Addressing the Factory Floors' Weakest Security Point

Elevating login and authentication practices without sacrificing uptime.

Encryption

The threat landscape for manufacturers has shifted dramatically over the past year. According to data from cybersecurity firm KELA, attacks against the manufacturing sector grew by 61% year-over-year in 2025, the highest rate of any industry.

Just consider the global brands impacted over the last year: Jaguar Land Rover, Bridgestone and Nucor.

The threat has been building for a while. In recent years, companies like Clorox, Toyota and Bridgestone (again) have also been targeted, alongside many others. Ransom payments and remediation costs alone total in the billions without even accounting for the financial blow of production delays, rising insurance premiums and long-term reputational damage.

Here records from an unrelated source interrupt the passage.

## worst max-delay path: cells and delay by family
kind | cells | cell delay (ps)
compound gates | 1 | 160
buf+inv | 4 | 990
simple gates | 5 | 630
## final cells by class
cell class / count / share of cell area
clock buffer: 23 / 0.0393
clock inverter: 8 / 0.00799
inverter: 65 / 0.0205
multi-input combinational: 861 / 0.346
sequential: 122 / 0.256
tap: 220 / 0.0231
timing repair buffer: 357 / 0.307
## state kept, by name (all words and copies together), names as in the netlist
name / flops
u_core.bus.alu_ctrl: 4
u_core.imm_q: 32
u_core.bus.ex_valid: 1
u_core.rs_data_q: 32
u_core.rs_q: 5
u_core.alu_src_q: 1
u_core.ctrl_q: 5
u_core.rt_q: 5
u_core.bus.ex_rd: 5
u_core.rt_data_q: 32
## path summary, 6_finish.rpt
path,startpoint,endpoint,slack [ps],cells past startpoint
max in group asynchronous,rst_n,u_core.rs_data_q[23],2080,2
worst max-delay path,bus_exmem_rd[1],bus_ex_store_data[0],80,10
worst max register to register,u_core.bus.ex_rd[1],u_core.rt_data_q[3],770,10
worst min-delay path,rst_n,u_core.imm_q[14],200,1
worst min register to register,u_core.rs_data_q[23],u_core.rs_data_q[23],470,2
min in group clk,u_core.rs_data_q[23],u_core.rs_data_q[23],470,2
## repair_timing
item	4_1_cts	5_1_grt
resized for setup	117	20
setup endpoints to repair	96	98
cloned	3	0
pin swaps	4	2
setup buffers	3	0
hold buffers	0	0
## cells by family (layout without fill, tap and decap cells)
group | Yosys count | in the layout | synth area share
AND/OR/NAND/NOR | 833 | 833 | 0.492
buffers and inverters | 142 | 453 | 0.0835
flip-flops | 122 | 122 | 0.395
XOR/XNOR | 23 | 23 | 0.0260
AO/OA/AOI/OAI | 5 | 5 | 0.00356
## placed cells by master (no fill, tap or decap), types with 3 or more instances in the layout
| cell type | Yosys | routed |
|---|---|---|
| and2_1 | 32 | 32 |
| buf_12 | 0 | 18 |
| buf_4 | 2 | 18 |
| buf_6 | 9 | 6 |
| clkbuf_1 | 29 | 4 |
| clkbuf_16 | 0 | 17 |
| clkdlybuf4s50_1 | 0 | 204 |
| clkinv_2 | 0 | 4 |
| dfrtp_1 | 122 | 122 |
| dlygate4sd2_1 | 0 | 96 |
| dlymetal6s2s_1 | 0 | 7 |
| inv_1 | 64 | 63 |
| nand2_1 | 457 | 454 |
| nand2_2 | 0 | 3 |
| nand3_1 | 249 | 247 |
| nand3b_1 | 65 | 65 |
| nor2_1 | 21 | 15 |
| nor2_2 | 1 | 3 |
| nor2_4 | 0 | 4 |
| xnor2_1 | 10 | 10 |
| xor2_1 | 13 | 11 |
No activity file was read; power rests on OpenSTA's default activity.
==> src/rtl/gf_seq_div_mul.sv <==
// Combinational GF(2^M) multiplier: MSB-first shift-and-add with reduction
// folded into every step, so no intermediate ever grows beyond M bits.
module gf_mul_par
  import gf_seq_div_pkg::*;
#(
  parameter int         M    = DEF_M,
  parameter logic [M:0] POLY = (M+1)'(DEF_POLY)
) (
  input  logic [M-1:0] a,
  input  logic [M-1:0] b,
  output logic [M-1:0] p
);

  always_comb begin
    p = '0;
    for (int i = M - 1; i >= 0; i--) begin
      p = {p[M-2:0], 1'b0} ^ (p[M-1] ? POLY[M-1:0] : '0) ^ (b[i] ? a : '0);
    end
  end

endmodule

==> src/rtl/gf_seq_div.sv <==
// Sequential GF(2^M) divider: out_c = in_a * in_b^(2^M-2), one square-and-multiply
// step per cycle. Define GF_DIV_ERR_EN to add the div_err (zero divisor) output.
module gf_seq_div
  import gf_seq_div_pkg::*;
#(
  parameter int         M    = DEF_M,
  parameter logic [M:0] POLY = (M+1)'(DEF_POLY)
) (
  input  logic         clk,
  input  logic         rstn,
  input  logic         in_valid,
  output logic         in_ready,
  input  logic [M-1:0] in_a,
  input  logic [M-1:0] in_b,
  output logic         out_valid,
  input  logic         out_ready,
  output logic [M-1:0] out_c
`ifdef GF_DIV_ERR_EN
  ,
  output logic         div_err
`endif
);

  localparam int CW = $clog2(M);

  state_t          state;
  logic [CW-1:0]   cnt;
  logic [M-1:0]    sq;
  logic [M-1:0]    acc;
  logic [M-1:0]    sq_nxt;
  logic [M-1:0]    prod;

  gf_mul_par #(.M(M), .POLY(POLY)) u_sq (
    .a (sq),
    .b (sq),
    .p (sq_nxt)
  );

  gf_mul_par #(.M(M), .POLY(POLY)) u_acc (
    .a (acc),
    .b (sq_nxt),
    .p (prod)
  );

  assign out_c = acc;

`ifdef GF_DIV_ERR_EN
  logic err;
  assign div_err = err;
`endif

  // M-1 squaring steps accumulate b^2 * b^4 * ... * b^(2^(M-1)); the cycle with
  // cnt==0 hands over to DONE, giving a fixed M-cycle latency for every operand.
  always_ff @(posedge clk or negedge rstn) begin
    if (!rstn) begin
      state     <= IDLE;
      cnt       <= '0;
      sq        <= '0;
      acc       <= '0;
      out_valid <= 1'b0;
      in_ready  <= 1'b1;
`ifdef GF_DIV_ERR_EN
      err       <= 1'b0;
`endif
    end else begin
      case (state)
        IDLE: begin
          if (in_valid) begin
            sq       <= in_b;
            acc      <= in_a;
            cnt      <= CW'(M - 1);
            in_ready <= 1'b0;
            state    <= CALC;
`ifdef GF_DIV_ERR_EN
            err      <= (in_b == '0);
`endif
          end
        end
        CALC: begin
          if (cnt != '0) begin
            sq  <= sq_nxt;
            acc <= prod;
            cnt <= cnt - 1'b1;
          end else begin
            out_valid <= 1'b1;
            state     <= DONE;
          end
        end
        DONE: begin
          if (out_ready) begin
            out_valid <= 1'b0;
            in_ready  <= 1'b1;
            state     <= IDLE;
`ifdef GF_DIV_ERR_EN
            err       <= 1'b0;
`endif
          end
        end
        default: begin
          out_valid <= 1'b0;
          in_ready  <= 1'b1;
          state     <= IDLE;
        end
      endcase
    end
  end

endmodule
==> config.mk <==
export PLATFORM = sky130hd
export DESIGN_NAME = gf_seq_div
export DESIGN_NICKNAME = d
export VERILOG_FILES = /design/src/rtl/gf_seq_div_pkg.sv /design/src/rtl/gf_seq_div_mul.sv /design/src/rtl/gf_seq_div.sv
export SDC_FILE = /design/constraint.sdc
export NUM_CORES = 1
export LEC_CHECK = 0
export BUFFER_PORTS_ARGS = -buffer_cell sky130_fd_sc_hd__buf_2
export CORE_UTILIZATION = 55
export DETAILED_ROUTE_END_ITERATION = 16
export GPL_TIMING_DRIVEN = 0
export HOLD_SLACK_MARGIN = 0.08
export PLACE_DENSITY = 0.84
export SLEW_MARGIN = 20
export SYNTH_ARGS = -nofsm -noshare
export SYNTH_HDL_FRONTEND = slang
export SYNTH_SLANG_ARGS = --single-unit
==> constraint.sdc <==
create_clock -name clk -period 3.55 [get_ports clk]
set_input_delay 0.1775 -clock clk [delete_from_list [all_inputs] [get_ports clk]]
set_output_delay 0.1775 -clock clk [all_outputs]
set_load 0.05 [all_outputs]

What’s driving the surge? As cyber attacks grow more sophisticated, hackers are taking advantage of weak — or more often, nonexistent — authentication practices that allow them to move between connected systems that were never designed with security in mind.

Every month of delay widens the exposure window. Strengthening identity access control with modern solutions, including passwordless authentication, are no longer future-state initiatives.

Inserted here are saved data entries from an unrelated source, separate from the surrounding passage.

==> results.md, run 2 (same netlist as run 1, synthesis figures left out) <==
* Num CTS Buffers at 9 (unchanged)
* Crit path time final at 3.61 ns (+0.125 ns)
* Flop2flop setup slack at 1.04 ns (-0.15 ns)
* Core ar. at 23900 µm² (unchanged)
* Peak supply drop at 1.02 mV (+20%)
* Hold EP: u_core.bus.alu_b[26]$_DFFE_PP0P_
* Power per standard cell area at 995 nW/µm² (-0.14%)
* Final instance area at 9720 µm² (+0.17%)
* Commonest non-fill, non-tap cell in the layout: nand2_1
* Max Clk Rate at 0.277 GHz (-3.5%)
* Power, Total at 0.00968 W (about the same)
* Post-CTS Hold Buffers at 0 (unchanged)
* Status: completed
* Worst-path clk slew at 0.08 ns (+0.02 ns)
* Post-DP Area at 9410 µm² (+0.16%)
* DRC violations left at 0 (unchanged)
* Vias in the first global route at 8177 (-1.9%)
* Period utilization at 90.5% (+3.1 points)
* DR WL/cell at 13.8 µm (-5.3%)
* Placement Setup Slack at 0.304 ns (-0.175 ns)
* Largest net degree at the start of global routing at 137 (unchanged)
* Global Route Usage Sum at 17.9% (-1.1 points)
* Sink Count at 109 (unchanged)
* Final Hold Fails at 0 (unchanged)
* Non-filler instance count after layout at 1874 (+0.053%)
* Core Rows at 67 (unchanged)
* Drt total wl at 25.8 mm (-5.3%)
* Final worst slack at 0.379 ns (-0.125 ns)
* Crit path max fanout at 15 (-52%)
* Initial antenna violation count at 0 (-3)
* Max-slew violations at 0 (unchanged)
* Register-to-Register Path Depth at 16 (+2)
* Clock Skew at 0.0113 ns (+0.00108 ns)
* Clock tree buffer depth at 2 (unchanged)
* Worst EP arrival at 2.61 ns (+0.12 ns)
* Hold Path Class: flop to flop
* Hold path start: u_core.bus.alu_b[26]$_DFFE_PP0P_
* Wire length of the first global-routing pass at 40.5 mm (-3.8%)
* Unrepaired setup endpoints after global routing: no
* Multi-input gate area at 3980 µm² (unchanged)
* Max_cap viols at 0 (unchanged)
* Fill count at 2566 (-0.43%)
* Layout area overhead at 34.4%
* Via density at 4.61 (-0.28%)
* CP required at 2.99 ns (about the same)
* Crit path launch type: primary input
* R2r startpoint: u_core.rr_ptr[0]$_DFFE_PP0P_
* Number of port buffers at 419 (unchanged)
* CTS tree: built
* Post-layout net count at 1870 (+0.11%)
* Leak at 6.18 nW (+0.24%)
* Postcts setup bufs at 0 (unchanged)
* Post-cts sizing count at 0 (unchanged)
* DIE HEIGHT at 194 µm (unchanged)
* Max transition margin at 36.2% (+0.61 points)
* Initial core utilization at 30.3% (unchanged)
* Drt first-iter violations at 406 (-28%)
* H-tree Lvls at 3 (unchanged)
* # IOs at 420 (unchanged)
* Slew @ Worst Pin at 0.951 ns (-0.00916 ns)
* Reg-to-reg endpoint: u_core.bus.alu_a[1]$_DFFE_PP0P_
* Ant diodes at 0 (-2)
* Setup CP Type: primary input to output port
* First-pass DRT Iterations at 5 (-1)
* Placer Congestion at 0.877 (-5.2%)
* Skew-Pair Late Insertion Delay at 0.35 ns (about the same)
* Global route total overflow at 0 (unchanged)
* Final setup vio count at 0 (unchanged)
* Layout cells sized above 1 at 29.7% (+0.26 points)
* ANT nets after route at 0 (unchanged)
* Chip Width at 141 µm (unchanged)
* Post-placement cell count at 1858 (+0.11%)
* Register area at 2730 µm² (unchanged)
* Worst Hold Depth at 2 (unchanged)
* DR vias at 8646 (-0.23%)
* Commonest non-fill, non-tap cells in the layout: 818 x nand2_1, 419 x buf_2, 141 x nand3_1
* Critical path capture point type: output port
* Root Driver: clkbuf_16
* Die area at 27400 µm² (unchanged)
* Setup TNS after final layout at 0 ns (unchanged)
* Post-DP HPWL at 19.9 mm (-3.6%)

Passwordless Authentication

Manufacturers are taking steps to harden their environments by separating IT and OT networks and limiting exposure of new web-based applications by hosting them locally at each facility. Those efforts help isolate cyber risk, but they don’t address a major underlying vulnerability: critical systems remain accessible without strong identity controls.

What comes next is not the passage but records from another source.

--- src/rtl/burst_rr_sched_pkg.sv ---
`default_nettype none
// ============================================================================
// Module : burst_rr_sched_pkg
// Brief  : Shared state type and owner-width helper for the burst RR scheduler.
// Rev    : 1.0
// ============================================================================
package burst_rr_sched_pkg;

  typedef enum logic {
    IDLE  = 1'b0,
    BURST = 1'b1
  } sched_state_t;

  // At least one bit even for a degenerate single-client instance.
  function automatic int owner_width(input int clients);
    return (clients > 1) ? $clog2(clients) : 1;
  endfunction

endpackage
`default_nettype wire

--- src/rtl/rr_next_picker.sv ---
`default_nettype none
// ============================================================================
// Module : rr_next_picker
// Brief  : Combinational rotating-priority search, first eligible after pointer.
// Rev    : 1.0
// ============================================================================
module rr_next_picker
  import burst_rr_sched_pkg::*;
#(
  parameter int N     = 4,
  parameter int IDX_W = owner_width(N)
) (
  input  logic [N-1:0]     i_eligible,
  input  logic [IDX_W-1:0] i_pointer,
  output logic             o_found,
  output logic [IDX_W-1:0] o_index
);

  int               w_cand;
  logic [IDX_W-1:0] w_idx;

  // The pointer itself is visited last, so the previous owner yields to others.
  always_comb begin
    o_found = 1'b0;
    o_index = '0;
    w_cand  = 0;
    w_idx   = '0;
    for (int i = 1; i <= N; i++) begin
      w_cand = int'(i_pointer) + i;
      if (w_cand >= N) begin
        w_cand = w_cand - N;
      end
      w_idx = IDX_W'(w_cand);
      if (!o_found && i_eligible[w_idx]) begin
        o_found = 1'b1;
        o_index = w_idx;
      end
    end
  end

endmodule
`default_nettype wire

--- src/rtl/burst_rr_drain_scheduler.sv ---
`default_nettype none
// ============================================================================
// Module : burst_rr_drain_scheduler
// Brief  : Weighted-burst round-robin drain of CLIENTS source FIFOs into one sink.
// Rev    : 1.0
// ============================================================================
module burst_rr_drain_scheduler
  import burst_rr_sched_pkg::*;
#(
  parameter int CLIENTS    = 4,
  parameter int WEIGHT_W   = 4,
  parameter int DATA_WIDTH = 8
) (
  input  logic                             i_clk,
  input  logic                             i_rst_n,
  input  logic [CLIENTS*WEIGHT_W-1:0]      i_cfg_weight,
  input  logic                             i_block,
  input  logic [CLIENTS-1:0]               i_src_empty,
  input  logic [CLIENTS*DATA_WIDTH-1:0]    i_src_data,
  output logic [CLIENTS-1:0]               o_src_read,
  input  logic                             i_dst_full,
  output logic                             o_dst_write,
  output logic [DATA_WIDTH-1:0]            o_dst_data,
  output logic [owner_width(CLIENTS)-1:0]  o_owner,
  output logic                             o_busy,
  output logic                             o_burst_done
);

  localparam int c_OWNER_W = owner_width(CLIENTS);

  logic [WEIGHT_W-1:0]   w_weight [CLIENTS];
  logic [DATA_WIDTH-1:0] w_data   [CLIENTS];
  logic [CLIENTS-1:0]    w_eligible;
  logic                  w_found;
  logic [c_OWNER_W-1:0]  w_pick;

  sched_state_t          r_state, w_state_nxt;
  logic [c_OWNER_W-1:0]  r_owner, w_owner_nxt;
  logic [c_OWNER_W-1:0]  r_ptr,   w_ptr_nxt;
  logic [WEIGHT_W-1:0]   r_count, w_count_nxt;
  logic                  r_done,  w_done_nxt;
  logic                  w_xfer;

  for (genvar k = 0; k < CLIENTS; k++) begin : g_client
    assign w_weight[k]   = i_cfg_weight[k*WEIGHT_W +: WEIGHT_W];
    assign w_data[k]     = i_src_data[k*DATA_WIDTH +: DATA_WIDTH];
    assign w_eligible[k] = ~i_src_empty[k] & (|w_weight[k]);
  end

  rr_next_picker #(
    .N     (CLIENTS),
    .IDX_W (c_OWNER_W)
  ) u_picker (
    .i_eligible (w_eligible),
    .i_pointer  (r_ptr),
    .o_found    (w_found),
    .o_index    (w_pick)
  );

  always_comb begin
    w_state_nxt = r_state;
    w_owner_nxt = r_owner;
    w_ptr_nxt   = r_ptr;
    w_count_nxt = r_count;
    w_done_nxt  = 1'b0;
    w_xfer      = 1'b0;
    case (r_state)
      IDLE: begin
        if (!i_block && w_found) begin
          w_owner_nxt = w_pick;
          w_count_nxt = w_weight[w_pick];
          w_state_nxt = BURST;
        end
      end
      BURST: begin
        // Empty is checked before full so a drained owner never holds the sink.
        if (i_block || i_src_empty[r_owner]) begin
          w_state_nxt = IDLE;
        end else if (!i_dst_full) begin
          w_xfer      = 1'b1;
          w_count_nxt = r_count - 1'b1;
          if (r_count == WEIGHT_W'(1)) begin
            w_state_nxt = IDLE;
          end
        end
        if (w_state_nxt == IDLE) begin
          w_ptr_nxt  = r_owner;
          w_done_nxt = 1'b1;
        end
      end
    endcase
  end

  always_ff @(posedge i_clk) begin
    if (!i_rst_n) begin
      r_state <= IDLE;
      r_owner <= '0;
      r_ptr   <= c_OWNER_W'(CLIENTS - 1);
      r_count <= '0;
      r_done  <= 1'b0;
    end else begin
      r_state <= w_state_nxt;
      r_owner <= w_owner_nxt;
      r_ptr   <= w_ptr_nxt;
      r_count <= w_count_nxt;
      r_done  <= w_done_nxt;
    end
  end

  always_comb begin
    o_src_read = '0;
    if (w_xfer) begin
      o_src_read[r_owner] = 1'b1;
    end
  end

  assign o_dst_write  = w_xfer;
  assign o_dst_data   = w_data[r_owner];
  assign o_owner      = r_owner;
  assign o_busy       = (r_state == BURST);
  assign o_burst_done = r_done;

  a_read_onehot0 : assert property (@(posedge i_clk) disable iff (!i_rst_n)
    $onehot0(o_src_read));
  a_write_eq_read : assert property (@(posedge i_clk) disable iff (!i_rst_n)
    o_dst_write == (|o_src_read));
  a_no_write_full : assert property (@(posedge i_clk) disable iff (!i_rst_n)
    !(o_dst_write && i_dst_full));
  a_no_read_empty : assert property (@(posedge i_clk) disable iff (!i_rst_n)
    (o_src_read & i_src_empty) == '0);

endmodule
`default_nettype wire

Many manufacturing sites still operate without significant restrictions on workstation access. Operators can walk up to an HMI or shared terminal and change production parameters without any verification of identity or authorization. In facilities that do enforce logins, it’s common to see shared passwords or credentials posted directly at the workstation — practices that offer little protection and leave no audit trail when issues occur.

These practices leave the door open for unauthorized users to alter production processes, potentially causing downtime, quality issues or safety incidents.

Passwordless authentication can help reduce that gap. Secure badge readers paired with software give each operator a reliable way to verify their identity before interacting with production systems. This eliminates shared passwords and creates clear accountability for every action taken on the line. It also aligns with emerging regulatory expectations, including multifactor authentication requirements under NIS2.

Additionally, passwordless authentication can be used to secure non-windowed environments like programmable logic controllers (PLCs). Typically, HMIs send commands to PLCs to execute processes on the manufacturing floor. However, hackers can find ways to bypass windowed workstations and directly access PLCs, which have limited security options. Extending identity-based controls through credential readers to this layer is essential for defending against sophisticated threats.

The rising volume of cyber attacks on manufacturing facilities has made stronger authentication a strategic imperative. Here are three areas where the impact could be most immediate:

  1. Protect the shared supply chain. As manufacturing becomes more digitally integrated, weak access points can put entire supply chains at risk. In one high-profile example, semiconductor manufacturer Applied Materials suffered a supply-chain ransomware attack in 2023 that originated at one of its suppliers. The incident ultimately cost the company an estimated $250 million in lost sales. Passwordless authentication strengthens identity security across shared operational networks, helping protect manufacturers from cascading vulnerabilities.
  2. Protect your assets. Role-based passwordless access control (RBAC) allows manufacturers to pinpoint who accessed what, and when. Beyond enabling a clear audit trail and strengthening defenses against external threats, it also fosters a culture of accountability and continuous improvement. Here’s a real-world example from an rf IDEAS client: A paint manufacturer using shared workstations and weak passwords struggled with production errors, averaging 12 bad batches per week. After implementing RFID-based identity controls, batch errors fell to just one in the first week. Over the course of a year, the manufacturer saved an estimated $2.5 million. That’s just the operational upside. The security upside is equally significant when you consider that the average cost of a data breach in the industrial sector now exceeds $5.5 million.
  3. Improve the operator and administrator experience. Passwordless authentication simplifies access for operators. Instead of remembering and typing passwords and pins — often while wearing gloves — operators can simply tap a badge or credential. This reduces login friction, speeds up shift transitions and minimizes the temptation to share credentials. Administrators benefit too. Managing user access becomes easier and more scalable when credentials are tied to verified identities, not generic logins. Instead of manually updating passwords or login info when roles change, admins can adjust permissions centrally and in real time. 

Production teams need fast, reliable access to the systems they use every day and security must reinforce that workflow rather than slow it down.